__WORK TO BE COMPLETED__. Show all the lines in the data below that include the word "decap".

[Recorded data]
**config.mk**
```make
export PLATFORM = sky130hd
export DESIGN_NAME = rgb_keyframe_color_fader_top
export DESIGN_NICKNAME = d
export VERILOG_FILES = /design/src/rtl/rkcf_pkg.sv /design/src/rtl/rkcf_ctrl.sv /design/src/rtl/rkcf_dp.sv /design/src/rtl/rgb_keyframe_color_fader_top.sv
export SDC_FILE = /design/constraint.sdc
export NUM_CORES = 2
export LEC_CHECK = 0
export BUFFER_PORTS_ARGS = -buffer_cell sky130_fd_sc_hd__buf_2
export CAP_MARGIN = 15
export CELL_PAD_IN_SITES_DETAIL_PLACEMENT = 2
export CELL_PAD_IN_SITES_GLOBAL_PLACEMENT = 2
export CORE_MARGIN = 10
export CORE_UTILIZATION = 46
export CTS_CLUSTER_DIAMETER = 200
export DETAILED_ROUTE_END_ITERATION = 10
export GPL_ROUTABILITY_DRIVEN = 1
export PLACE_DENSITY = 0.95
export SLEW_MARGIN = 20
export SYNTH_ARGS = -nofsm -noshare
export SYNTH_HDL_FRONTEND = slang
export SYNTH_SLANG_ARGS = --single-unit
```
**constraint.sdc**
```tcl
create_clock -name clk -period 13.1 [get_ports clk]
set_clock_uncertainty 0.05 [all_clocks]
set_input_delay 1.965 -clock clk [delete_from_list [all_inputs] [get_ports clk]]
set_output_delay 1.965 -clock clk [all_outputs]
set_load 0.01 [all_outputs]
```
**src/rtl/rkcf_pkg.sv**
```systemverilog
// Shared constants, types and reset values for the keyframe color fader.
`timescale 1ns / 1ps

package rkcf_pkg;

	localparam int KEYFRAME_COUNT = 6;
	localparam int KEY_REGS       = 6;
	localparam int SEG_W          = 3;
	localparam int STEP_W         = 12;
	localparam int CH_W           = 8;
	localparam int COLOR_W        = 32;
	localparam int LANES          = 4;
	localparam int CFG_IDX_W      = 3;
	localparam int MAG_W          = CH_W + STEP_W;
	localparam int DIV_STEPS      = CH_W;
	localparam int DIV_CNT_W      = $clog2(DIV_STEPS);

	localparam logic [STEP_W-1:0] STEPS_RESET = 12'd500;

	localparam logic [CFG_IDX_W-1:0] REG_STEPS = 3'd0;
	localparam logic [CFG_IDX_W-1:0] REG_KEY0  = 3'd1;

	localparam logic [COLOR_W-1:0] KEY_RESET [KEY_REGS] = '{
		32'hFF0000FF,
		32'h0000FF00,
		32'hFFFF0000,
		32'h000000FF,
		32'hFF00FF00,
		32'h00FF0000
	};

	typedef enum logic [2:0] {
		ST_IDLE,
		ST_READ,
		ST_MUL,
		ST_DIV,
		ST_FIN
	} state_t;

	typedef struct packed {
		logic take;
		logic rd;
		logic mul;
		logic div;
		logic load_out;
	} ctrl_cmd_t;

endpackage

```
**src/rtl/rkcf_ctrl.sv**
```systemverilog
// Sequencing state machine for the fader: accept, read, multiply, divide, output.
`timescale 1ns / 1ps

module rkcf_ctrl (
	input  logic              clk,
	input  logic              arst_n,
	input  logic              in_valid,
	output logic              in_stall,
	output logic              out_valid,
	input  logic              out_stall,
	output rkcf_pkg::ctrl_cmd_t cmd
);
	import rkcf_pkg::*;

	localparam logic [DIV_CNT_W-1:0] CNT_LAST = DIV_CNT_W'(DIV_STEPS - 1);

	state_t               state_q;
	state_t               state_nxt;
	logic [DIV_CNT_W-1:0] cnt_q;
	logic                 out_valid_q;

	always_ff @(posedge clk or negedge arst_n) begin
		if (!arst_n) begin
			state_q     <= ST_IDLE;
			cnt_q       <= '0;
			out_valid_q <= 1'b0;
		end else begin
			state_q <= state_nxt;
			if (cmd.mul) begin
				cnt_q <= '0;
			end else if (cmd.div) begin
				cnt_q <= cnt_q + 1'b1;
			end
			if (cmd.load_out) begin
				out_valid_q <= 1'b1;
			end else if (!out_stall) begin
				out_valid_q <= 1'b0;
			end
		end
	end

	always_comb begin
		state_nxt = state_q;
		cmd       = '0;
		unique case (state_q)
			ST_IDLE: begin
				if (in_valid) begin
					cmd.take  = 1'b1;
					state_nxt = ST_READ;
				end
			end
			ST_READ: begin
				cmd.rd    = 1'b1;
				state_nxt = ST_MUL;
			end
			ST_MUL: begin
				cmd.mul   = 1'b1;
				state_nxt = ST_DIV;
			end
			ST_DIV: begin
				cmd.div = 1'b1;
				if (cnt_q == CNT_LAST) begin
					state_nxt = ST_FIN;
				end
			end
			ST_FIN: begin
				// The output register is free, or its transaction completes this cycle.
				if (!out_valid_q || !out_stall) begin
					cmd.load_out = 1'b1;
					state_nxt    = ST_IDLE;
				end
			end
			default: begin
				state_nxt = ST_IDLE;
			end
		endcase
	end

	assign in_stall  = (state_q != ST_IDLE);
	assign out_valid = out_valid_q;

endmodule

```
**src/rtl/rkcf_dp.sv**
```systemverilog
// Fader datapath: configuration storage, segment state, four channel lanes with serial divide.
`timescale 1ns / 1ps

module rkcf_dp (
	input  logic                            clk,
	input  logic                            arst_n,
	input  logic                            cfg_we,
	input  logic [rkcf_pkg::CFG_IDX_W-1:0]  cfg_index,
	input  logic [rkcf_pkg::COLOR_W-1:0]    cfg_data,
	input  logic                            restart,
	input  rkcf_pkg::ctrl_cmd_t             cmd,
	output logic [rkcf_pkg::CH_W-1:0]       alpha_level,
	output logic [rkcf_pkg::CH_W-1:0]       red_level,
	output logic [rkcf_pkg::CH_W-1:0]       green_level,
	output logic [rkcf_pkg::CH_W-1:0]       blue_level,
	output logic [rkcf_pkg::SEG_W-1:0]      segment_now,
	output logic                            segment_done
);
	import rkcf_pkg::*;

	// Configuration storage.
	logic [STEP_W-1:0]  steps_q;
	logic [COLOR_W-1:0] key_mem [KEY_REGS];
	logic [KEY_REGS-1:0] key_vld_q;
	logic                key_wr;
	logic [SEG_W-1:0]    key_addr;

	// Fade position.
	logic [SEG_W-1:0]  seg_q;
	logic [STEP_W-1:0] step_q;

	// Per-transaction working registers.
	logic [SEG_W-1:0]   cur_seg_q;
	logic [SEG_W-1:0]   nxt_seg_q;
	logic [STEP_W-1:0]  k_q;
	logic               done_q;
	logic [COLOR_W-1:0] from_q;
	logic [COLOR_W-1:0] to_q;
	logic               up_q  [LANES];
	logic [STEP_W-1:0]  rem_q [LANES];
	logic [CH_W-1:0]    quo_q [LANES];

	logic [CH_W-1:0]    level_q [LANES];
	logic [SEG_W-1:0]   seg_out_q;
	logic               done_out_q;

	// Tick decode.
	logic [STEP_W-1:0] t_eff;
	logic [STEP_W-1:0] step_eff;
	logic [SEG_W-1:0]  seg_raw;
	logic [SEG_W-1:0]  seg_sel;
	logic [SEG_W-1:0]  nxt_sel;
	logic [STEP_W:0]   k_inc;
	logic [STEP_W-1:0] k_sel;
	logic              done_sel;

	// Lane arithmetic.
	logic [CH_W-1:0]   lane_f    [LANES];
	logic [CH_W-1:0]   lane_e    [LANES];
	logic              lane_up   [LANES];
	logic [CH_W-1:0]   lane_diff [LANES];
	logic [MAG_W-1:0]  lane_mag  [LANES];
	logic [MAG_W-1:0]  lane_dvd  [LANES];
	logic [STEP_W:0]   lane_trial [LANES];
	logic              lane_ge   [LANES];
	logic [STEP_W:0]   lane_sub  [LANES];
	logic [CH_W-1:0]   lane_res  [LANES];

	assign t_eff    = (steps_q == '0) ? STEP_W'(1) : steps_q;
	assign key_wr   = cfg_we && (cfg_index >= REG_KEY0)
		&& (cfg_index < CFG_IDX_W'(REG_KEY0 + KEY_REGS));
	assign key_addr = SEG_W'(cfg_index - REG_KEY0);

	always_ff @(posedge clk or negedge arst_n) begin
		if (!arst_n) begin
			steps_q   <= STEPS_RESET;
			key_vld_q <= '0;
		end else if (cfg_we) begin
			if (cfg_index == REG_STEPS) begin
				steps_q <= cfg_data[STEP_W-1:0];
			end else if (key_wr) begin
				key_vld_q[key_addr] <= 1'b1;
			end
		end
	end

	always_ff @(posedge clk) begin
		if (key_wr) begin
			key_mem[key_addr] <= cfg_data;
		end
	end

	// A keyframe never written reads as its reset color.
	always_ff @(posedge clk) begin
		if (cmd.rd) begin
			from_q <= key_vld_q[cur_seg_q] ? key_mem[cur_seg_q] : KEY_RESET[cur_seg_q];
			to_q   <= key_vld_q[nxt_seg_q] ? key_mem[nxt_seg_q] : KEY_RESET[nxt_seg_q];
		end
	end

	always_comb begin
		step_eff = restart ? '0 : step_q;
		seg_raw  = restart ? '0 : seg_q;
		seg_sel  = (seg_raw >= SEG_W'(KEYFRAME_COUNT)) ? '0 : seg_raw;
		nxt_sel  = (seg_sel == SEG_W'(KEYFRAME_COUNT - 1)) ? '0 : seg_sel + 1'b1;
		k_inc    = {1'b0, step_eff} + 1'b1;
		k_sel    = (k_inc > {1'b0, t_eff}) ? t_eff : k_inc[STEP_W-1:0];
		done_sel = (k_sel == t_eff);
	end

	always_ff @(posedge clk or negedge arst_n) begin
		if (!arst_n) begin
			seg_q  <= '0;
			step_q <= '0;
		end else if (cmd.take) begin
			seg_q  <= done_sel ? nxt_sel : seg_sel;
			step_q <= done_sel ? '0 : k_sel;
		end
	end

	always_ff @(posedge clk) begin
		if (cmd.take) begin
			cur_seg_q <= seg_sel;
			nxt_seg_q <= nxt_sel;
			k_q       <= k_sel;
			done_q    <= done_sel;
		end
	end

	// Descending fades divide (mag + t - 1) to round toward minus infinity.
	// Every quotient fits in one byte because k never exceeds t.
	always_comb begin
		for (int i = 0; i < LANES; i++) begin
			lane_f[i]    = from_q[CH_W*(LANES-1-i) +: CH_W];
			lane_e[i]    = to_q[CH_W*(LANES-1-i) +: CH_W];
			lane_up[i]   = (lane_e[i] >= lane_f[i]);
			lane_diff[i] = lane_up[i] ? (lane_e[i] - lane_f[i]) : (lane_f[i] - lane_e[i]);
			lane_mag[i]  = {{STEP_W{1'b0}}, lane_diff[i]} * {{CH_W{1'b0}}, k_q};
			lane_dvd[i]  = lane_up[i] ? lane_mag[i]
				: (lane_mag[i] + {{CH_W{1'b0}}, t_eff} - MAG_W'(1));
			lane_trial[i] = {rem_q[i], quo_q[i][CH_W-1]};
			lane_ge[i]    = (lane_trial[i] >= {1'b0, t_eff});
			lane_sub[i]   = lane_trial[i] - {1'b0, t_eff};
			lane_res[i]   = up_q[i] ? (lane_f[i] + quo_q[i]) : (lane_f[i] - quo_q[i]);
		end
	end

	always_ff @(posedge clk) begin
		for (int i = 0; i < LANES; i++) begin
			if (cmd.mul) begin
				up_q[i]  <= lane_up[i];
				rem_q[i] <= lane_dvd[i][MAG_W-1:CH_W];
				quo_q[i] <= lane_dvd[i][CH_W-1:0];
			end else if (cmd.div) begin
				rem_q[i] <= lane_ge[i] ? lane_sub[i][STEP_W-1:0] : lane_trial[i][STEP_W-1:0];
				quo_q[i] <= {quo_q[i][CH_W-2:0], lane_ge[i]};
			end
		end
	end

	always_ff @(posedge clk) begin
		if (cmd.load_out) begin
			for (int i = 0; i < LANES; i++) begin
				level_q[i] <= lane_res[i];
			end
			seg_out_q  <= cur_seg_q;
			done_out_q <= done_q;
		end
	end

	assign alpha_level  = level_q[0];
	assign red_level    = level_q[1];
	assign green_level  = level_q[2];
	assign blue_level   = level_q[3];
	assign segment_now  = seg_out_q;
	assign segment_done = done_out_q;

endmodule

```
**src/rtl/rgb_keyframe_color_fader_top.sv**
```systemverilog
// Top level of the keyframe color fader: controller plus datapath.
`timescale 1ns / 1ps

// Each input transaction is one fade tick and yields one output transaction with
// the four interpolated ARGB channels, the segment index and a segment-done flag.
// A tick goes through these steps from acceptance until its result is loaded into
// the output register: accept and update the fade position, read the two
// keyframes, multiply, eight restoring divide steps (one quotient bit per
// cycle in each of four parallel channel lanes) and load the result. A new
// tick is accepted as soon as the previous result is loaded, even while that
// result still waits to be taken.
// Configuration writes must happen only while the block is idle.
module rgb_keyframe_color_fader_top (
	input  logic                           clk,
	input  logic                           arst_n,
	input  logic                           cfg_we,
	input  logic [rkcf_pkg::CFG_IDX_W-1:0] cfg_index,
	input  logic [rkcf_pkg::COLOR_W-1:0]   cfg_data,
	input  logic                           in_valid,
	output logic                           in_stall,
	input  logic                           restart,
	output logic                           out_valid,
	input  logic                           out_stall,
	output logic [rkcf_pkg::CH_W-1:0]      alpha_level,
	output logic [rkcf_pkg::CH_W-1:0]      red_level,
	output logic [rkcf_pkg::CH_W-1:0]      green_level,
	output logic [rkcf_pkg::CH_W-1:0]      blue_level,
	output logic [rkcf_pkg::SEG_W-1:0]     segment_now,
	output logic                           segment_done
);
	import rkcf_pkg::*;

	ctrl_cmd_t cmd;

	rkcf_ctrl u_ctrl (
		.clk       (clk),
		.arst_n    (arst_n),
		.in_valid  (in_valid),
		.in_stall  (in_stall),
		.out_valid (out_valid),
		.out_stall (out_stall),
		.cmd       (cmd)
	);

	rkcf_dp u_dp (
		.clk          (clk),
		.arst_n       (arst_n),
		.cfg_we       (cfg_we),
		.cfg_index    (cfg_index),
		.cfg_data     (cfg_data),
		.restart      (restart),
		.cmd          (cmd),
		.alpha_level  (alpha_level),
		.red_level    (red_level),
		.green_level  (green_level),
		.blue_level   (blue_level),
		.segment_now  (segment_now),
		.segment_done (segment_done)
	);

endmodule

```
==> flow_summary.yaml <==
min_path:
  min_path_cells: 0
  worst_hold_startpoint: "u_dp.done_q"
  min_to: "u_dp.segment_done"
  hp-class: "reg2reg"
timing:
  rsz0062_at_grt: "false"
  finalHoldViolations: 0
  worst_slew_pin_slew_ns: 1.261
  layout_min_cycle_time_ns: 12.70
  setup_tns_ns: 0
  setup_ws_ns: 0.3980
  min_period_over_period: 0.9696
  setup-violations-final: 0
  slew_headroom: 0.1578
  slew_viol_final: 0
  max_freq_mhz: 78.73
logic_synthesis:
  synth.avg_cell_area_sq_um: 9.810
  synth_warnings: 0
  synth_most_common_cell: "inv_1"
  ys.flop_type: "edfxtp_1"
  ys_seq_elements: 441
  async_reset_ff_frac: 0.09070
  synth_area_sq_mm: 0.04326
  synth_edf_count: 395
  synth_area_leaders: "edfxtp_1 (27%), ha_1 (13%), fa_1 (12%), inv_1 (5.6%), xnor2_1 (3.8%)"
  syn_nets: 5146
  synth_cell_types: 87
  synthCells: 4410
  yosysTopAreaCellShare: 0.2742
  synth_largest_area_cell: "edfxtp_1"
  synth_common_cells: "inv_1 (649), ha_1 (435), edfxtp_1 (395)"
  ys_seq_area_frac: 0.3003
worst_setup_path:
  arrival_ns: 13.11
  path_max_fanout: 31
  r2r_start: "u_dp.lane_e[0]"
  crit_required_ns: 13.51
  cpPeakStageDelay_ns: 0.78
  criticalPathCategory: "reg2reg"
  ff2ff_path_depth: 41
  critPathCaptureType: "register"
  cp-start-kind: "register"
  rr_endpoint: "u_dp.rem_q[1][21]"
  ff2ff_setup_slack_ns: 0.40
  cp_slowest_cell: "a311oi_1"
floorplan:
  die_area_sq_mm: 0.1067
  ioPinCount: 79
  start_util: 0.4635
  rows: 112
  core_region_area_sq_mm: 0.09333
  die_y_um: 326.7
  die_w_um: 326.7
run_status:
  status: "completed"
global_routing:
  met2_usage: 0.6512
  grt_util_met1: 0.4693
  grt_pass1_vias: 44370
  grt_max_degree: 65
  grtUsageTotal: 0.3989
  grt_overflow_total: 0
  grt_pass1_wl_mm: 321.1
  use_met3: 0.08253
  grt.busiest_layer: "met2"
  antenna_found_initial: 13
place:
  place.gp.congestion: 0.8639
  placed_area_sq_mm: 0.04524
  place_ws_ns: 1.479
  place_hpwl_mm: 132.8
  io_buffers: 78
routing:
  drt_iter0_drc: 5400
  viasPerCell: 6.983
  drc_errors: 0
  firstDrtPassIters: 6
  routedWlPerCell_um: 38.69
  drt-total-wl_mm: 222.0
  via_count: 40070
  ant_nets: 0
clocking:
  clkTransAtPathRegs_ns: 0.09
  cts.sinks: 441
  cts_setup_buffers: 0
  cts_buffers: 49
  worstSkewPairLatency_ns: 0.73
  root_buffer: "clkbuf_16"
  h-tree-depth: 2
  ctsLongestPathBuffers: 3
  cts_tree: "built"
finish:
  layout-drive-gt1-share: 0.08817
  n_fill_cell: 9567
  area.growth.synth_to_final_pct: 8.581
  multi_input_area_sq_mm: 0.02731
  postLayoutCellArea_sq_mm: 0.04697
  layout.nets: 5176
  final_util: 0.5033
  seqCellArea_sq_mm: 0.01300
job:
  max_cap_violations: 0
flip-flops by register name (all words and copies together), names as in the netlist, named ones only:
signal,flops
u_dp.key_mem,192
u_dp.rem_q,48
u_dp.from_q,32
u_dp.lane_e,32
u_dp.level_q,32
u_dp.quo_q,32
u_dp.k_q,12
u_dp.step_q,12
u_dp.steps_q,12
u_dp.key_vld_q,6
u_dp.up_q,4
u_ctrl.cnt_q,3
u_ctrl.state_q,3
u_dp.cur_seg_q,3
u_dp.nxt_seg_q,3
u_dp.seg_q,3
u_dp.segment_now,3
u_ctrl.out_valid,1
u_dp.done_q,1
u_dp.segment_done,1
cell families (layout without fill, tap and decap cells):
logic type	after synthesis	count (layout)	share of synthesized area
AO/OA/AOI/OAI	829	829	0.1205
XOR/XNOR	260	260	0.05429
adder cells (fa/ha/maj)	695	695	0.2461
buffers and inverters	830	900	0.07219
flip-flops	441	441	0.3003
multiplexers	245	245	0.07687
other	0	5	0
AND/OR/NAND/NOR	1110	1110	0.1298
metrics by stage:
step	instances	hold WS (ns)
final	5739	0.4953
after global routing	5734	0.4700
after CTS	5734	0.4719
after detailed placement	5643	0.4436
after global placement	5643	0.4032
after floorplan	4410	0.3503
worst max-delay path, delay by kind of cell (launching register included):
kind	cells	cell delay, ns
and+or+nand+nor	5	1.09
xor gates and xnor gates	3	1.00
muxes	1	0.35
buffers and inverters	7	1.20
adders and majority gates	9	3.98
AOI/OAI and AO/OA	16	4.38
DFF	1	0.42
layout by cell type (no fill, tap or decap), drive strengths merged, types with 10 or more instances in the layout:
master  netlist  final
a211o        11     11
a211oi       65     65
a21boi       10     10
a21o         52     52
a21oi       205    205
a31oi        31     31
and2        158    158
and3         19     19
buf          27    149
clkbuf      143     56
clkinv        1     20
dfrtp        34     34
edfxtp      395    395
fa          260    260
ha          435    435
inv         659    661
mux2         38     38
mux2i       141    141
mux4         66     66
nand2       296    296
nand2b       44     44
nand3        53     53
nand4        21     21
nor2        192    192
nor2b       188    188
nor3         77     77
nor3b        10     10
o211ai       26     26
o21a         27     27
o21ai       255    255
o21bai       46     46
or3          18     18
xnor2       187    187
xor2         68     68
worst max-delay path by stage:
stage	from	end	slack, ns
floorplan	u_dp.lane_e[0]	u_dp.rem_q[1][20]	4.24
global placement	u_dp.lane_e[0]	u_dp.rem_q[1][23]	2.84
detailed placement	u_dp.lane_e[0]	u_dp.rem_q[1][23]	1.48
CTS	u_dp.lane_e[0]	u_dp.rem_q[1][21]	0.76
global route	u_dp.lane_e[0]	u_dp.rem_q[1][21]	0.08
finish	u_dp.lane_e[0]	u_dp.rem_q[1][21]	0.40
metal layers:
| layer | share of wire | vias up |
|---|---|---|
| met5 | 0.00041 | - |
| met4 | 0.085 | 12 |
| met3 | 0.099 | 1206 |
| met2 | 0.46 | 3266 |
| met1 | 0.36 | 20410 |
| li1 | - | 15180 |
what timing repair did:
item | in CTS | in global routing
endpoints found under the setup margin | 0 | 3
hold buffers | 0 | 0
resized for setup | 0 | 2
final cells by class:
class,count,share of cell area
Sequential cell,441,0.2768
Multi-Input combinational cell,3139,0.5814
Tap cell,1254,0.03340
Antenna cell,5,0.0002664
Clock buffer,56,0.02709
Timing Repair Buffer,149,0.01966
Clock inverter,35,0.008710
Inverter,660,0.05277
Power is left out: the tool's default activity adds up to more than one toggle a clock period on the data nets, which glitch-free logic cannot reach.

__ANSWER SECTION__.
cell families (layout without fill, tap and decap cells):
layout by cell type (no fill, tap or decap), drive strengths merged, types with 10 or more instances in the layout:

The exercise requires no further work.